*** Stored data ***

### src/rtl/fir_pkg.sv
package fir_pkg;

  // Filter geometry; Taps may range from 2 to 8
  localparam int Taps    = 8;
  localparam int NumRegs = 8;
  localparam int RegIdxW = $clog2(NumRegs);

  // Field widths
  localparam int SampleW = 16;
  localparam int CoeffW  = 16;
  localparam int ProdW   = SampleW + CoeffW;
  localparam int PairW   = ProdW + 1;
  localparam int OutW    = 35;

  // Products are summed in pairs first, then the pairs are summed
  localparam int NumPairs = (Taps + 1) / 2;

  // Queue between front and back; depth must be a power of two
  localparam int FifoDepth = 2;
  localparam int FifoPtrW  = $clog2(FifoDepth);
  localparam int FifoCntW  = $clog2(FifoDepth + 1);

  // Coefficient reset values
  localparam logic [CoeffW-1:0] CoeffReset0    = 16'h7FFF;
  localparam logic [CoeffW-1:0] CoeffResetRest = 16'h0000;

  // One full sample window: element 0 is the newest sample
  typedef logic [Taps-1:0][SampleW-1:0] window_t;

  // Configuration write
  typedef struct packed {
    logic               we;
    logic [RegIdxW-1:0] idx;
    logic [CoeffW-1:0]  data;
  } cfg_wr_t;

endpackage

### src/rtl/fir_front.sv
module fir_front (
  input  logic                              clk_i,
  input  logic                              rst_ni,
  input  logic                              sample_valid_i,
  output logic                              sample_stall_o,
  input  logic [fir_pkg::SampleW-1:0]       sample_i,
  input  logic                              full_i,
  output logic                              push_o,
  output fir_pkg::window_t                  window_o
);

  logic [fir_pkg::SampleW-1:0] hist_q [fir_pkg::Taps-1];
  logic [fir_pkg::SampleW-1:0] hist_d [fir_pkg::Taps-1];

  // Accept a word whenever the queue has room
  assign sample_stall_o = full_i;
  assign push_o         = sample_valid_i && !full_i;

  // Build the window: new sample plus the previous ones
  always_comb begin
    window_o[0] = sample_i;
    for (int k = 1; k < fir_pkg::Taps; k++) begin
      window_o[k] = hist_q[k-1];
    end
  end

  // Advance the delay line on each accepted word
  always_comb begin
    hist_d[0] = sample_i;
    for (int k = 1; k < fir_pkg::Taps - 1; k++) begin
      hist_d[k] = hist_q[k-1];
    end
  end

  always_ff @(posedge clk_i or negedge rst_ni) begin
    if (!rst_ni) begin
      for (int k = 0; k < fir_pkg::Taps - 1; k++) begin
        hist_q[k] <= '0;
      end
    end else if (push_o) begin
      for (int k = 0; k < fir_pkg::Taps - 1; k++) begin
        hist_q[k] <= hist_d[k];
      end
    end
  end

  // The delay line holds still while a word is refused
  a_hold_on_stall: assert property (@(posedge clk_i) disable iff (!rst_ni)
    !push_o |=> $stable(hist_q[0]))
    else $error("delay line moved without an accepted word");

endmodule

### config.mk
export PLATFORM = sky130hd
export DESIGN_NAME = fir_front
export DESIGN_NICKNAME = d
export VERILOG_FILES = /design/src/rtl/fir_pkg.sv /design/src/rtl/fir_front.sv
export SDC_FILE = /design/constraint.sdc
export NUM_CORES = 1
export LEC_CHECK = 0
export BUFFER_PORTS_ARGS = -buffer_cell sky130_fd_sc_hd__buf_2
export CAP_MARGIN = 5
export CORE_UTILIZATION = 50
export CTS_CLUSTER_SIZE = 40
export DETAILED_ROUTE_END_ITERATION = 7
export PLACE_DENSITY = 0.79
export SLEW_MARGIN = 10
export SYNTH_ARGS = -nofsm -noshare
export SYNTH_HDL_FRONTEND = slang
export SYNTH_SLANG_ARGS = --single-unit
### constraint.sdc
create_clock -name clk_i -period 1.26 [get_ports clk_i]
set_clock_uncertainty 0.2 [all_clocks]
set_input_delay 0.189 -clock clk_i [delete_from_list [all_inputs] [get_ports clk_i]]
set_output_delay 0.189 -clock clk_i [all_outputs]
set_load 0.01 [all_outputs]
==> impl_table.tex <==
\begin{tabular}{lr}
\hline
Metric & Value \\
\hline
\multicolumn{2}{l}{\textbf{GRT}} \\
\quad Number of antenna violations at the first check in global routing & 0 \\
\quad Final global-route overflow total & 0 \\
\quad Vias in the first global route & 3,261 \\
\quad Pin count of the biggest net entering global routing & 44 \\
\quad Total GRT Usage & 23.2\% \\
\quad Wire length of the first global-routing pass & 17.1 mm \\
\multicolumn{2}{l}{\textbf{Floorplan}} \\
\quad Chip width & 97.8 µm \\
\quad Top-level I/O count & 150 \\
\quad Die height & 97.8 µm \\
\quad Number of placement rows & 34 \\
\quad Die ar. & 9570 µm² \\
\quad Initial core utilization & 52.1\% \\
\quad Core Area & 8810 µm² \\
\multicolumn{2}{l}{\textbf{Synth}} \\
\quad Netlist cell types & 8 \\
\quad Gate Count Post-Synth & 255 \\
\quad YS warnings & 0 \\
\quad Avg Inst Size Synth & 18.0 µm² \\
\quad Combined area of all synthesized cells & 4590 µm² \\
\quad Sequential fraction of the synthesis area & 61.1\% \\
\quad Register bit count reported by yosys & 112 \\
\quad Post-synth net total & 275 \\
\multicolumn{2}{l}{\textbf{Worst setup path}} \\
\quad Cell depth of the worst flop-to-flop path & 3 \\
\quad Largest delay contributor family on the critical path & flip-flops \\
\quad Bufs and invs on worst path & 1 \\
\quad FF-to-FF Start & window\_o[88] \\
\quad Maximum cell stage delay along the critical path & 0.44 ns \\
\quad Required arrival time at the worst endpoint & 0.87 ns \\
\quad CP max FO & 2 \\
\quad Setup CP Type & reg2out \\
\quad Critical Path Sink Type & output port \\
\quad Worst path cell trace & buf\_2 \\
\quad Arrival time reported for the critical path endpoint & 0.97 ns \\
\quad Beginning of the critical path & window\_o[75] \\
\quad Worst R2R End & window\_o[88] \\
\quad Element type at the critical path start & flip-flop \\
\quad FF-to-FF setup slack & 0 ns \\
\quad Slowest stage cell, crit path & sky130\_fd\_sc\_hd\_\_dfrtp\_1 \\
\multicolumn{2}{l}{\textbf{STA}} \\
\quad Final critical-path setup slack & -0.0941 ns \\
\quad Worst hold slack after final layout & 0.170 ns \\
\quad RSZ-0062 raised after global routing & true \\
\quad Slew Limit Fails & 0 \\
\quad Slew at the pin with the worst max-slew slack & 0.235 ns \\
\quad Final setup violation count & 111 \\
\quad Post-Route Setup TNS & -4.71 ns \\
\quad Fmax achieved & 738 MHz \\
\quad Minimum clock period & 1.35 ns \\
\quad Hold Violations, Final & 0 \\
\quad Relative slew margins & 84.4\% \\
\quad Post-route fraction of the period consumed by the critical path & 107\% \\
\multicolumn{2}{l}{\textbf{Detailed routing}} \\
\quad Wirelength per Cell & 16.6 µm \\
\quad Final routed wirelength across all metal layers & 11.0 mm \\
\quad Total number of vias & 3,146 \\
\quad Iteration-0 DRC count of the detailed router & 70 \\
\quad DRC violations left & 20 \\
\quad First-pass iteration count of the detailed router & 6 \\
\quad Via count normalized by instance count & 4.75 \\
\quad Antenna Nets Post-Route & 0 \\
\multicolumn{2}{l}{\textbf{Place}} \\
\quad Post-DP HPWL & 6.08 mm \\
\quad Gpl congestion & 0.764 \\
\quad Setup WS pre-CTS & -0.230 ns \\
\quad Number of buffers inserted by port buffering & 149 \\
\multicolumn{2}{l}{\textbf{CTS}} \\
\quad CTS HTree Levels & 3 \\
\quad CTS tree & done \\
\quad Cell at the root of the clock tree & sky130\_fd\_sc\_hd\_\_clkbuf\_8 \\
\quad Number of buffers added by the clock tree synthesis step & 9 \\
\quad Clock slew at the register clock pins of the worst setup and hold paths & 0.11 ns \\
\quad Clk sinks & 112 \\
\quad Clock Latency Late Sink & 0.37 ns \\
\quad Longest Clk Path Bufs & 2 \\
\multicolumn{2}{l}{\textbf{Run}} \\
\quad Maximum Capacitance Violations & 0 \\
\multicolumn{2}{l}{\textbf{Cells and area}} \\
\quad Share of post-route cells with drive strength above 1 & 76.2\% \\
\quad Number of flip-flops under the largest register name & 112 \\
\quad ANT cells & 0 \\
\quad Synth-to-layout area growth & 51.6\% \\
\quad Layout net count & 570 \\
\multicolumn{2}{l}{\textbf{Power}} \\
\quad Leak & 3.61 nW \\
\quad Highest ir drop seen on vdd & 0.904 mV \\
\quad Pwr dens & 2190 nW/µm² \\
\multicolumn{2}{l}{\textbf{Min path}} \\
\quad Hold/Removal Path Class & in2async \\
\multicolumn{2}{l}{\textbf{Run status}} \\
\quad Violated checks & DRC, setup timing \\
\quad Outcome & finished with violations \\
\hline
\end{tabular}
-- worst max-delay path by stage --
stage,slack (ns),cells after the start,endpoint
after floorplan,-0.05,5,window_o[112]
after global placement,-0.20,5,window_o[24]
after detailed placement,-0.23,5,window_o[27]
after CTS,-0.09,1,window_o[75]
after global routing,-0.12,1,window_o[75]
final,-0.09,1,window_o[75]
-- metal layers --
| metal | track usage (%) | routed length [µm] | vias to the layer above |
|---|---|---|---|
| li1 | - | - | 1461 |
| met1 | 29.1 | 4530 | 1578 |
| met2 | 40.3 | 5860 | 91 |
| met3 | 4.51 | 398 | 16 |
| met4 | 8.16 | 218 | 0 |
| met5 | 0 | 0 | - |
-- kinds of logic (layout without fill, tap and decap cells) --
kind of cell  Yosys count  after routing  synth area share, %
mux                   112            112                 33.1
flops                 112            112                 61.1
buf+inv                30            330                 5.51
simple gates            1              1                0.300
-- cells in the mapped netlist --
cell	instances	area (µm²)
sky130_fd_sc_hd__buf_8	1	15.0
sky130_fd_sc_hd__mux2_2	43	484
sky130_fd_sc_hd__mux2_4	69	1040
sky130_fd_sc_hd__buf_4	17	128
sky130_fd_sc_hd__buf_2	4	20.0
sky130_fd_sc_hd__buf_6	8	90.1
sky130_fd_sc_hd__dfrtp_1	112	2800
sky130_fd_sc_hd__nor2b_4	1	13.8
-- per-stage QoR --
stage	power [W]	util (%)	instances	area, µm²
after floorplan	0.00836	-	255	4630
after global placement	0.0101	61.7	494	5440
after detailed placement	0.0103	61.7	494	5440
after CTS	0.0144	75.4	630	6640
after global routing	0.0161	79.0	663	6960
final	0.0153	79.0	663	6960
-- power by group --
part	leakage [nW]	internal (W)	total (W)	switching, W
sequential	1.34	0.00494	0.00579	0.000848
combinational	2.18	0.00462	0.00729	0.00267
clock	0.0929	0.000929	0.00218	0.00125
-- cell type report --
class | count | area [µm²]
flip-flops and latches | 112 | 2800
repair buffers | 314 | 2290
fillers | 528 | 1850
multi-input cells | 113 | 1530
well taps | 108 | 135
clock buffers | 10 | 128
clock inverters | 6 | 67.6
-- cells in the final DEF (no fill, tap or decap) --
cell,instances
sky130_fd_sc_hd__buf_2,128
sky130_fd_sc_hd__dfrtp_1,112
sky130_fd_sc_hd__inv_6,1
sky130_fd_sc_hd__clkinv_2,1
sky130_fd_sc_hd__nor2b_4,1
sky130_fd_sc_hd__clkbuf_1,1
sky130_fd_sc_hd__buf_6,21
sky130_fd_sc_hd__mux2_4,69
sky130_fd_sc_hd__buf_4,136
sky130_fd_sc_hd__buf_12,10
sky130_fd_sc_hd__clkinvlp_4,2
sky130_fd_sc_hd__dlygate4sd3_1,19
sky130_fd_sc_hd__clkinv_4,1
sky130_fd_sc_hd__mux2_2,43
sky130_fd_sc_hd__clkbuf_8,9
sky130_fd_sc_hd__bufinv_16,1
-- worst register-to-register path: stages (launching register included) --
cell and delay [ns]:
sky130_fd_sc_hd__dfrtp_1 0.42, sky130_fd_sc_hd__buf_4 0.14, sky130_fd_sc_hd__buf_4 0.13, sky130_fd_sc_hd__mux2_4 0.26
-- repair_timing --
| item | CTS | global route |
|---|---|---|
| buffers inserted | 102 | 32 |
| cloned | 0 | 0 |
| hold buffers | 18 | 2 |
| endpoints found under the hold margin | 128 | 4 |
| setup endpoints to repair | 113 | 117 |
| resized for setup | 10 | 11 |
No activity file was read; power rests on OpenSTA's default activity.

*** End of Stored data ***
*** Stored data ***

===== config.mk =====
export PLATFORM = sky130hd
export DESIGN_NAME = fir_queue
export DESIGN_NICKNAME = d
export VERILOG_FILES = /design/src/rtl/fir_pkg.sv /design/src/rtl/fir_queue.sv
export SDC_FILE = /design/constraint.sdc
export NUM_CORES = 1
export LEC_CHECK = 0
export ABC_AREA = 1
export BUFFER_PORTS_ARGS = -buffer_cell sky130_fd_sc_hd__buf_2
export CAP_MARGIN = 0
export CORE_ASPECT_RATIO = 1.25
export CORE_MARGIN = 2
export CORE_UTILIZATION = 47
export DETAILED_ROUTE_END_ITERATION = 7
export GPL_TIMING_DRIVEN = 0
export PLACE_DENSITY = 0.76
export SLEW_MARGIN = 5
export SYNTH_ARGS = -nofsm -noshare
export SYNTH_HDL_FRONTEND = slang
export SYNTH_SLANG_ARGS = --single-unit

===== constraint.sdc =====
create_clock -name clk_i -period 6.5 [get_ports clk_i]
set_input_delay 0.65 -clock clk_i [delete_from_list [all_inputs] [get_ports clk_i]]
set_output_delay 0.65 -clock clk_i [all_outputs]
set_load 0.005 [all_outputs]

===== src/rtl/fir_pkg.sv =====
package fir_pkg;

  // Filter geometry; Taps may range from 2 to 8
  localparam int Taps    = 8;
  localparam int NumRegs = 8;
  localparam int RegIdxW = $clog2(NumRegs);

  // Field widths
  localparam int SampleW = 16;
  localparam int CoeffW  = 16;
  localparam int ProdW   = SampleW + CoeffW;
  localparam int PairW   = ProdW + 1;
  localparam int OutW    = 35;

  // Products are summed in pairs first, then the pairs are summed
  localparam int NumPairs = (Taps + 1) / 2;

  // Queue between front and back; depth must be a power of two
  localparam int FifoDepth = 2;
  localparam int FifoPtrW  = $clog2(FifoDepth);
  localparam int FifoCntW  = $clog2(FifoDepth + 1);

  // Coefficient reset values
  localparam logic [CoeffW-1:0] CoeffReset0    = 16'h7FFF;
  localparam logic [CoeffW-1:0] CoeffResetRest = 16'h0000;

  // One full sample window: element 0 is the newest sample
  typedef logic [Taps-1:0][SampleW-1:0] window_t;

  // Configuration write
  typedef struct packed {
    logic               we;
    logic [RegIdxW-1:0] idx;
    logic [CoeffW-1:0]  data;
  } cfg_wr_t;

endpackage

*** End of Stored data ***

- [Aim of the task] Using the entries above, return exactly the lines from the line with "cell,instances" to the line with "sky130_fd_sc_hd__buf_4,136", counting both of those lines.

- [Solution to the problem]
cell,instances
sky130_fd_sc_hd__buf_2,128
sky130_fd_sc_hd__dfrtp_1,112
sky130_fd_sc_hd__inv_6,1
sky130_fd_sc_hd__clkinv_2,1
sky130_fd_sc_hd__nor2b_4,1
sky130_fd_sc_hd__clkbuf_1,1
sky130_fd_sc_hd__buf_6,21
sky130_fd_sc_hd__mux2_4,69
sky130_fd_sc_hd__buf_4,136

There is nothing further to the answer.